Unicorn Signal Handling Shared for Other Servers

Eric Wong normalperson at yhbt.net
Mon Oct 4 01:41:24 EDT 2010

Ben Curren <ben at outright.com> wrote:
> I was curious if anyone has attempted to, or is interested, it ripping
> out Unicorn's signal handling and daemon code to make it possible to
> share with other Ruby Servers. I really love have 0 down time deploys
> and would love to have this in workling, thrift or other custom
> servers we have written. I'm more than willing to fork the code and
> take stab at it but wanted to check with the group to see if something
> has already been attempted. I'm not the type who likes to reinvent the
> wheel.

Hi Ben,

I recall some attempts to make libraries around what Unicorn did a year
ago when Unicorn started picking up more press.  I'm not sure how far
any of them got and can't remember the names, but October/November 2009
was the time frame.

Personally, I think the core Ruby methods around Unix APIs are
"just right" and extra wrappers either:

  a) take away needed flexibility
     (no, I don't want umask 0000 with my daemonize())

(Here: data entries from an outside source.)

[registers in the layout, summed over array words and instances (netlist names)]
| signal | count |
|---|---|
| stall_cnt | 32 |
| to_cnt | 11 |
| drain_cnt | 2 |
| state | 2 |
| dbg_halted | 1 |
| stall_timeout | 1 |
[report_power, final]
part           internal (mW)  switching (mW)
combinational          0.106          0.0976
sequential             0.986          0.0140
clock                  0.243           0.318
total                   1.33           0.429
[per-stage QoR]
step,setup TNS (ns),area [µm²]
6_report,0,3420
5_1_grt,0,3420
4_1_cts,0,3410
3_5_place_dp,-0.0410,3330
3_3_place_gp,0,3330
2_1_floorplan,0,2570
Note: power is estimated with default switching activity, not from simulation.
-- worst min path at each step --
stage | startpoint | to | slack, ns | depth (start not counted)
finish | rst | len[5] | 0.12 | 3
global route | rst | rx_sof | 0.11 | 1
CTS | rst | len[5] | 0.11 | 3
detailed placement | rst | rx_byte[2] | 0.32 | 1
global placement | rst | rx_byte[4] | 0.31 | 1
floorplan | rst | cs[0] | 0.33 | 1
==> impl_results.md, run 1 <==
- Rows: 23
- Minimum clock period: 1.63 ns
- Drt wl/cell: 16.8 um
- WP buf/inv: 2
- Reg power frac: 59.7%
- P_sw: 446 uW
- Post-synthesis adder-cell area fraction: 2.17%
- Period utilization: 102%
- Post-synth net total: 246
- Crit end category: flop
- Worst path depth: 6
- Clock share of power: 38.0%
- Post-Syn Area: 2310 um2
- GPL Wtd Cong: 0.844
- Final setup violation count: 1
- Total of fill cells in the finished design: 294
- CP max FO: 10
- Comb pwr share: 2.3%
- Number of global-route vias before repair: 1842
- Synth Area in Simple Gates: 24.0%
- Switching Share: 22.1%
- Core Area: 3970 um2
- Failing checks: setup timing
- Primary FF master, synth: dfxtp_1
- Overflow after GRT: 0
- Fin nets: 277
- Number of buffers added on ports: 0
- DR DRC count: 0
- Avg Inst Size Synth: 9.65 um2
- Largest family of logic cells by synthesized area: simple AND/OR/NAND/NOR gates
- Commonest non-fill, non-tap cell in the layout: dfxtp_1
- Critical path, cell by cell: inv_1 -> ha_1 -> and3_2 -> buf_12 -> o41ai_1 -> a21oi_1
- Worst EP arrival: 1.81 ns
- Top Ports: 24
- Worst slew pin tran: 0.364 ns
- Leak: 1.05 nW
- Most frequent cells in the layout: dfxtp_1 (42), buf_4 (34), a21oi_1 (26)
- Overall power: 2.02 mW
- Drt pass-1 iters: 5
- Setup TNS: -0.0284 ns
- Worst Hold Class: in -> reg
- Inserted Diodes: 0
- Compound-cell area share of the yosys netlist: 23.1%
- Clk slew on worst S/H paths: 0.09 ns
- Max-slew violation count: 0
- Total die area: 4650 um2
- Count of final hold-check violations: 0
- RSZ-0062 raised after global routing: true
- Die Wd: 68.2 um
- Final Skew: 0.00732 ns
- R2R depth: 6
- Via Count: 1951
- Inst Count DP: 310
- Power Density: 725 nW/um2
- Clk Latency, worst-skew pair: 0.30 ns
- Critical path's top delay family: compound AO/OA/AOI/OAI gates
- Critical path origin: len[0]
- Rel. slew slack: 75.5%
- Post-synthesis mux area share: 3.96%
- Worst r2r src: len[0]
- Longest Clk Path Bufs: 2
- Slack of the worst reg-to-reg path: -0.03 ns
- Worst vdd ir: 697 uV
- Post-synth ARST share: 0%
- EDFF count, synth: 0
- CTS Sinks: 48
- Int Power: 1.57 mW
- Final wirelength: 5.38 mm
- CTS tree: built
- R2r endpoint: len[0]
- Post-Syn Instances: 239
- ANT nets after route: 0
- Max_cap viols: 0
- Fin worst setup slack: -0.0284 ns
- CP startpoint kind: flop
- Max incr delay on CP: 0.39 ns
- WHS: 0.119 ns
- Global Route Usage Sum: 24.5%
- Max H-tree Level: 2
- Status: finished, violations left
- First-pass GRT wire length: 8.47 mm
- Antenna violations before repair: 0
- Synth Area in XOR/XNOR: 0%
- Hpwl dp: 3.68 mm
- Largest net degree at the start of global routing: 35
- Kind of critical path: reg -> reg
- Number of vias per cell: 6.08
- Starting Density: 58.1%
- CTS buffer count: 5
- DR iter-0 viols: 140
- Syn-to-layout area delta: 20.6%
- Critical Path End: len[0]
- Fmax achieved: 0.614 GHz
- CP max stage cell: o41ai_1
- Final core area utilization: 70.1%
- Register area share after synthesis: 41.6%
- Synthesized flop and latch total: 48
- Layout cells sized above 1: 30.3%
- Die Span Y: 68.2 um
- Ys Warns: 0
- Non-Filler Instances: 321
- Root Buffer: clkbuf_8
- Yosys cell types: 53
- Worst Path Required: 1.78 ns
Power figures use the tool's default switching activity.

  b) require as much effort to learn as the Unix APIs
     (Process.daemon() in 1.9, really?)

The Unix APIs themselves are well-documented in manpages, textbooks,
and needless to say, useful outside of Ruby[1].

Ruby already does a great job of hiding the tedious, more painful parts
of the original C APIs from you.  Things like trap(signal, &block),
IO.select, and exceptions (vs writing error check for *everything*)
already make life much easier than before.

For Unicorn (and Rainbows!) development, one huge (maybe the biggest)
factor in trusting it is having integration tests that
start/stop/restart/thrash/nuke the server in various ways a user would.
The test suite hits signal handling logic, directory changes, process
creation/reaping, log file rotation, pid files, etc.  Some parts of the
test suite are ugly (test_exec.rb), but nevertheless effective at
finding bugs.

[1] - I'll admit to being reasonably experienced with Unix programming
      and worked on several daemons before I picked up Ruby.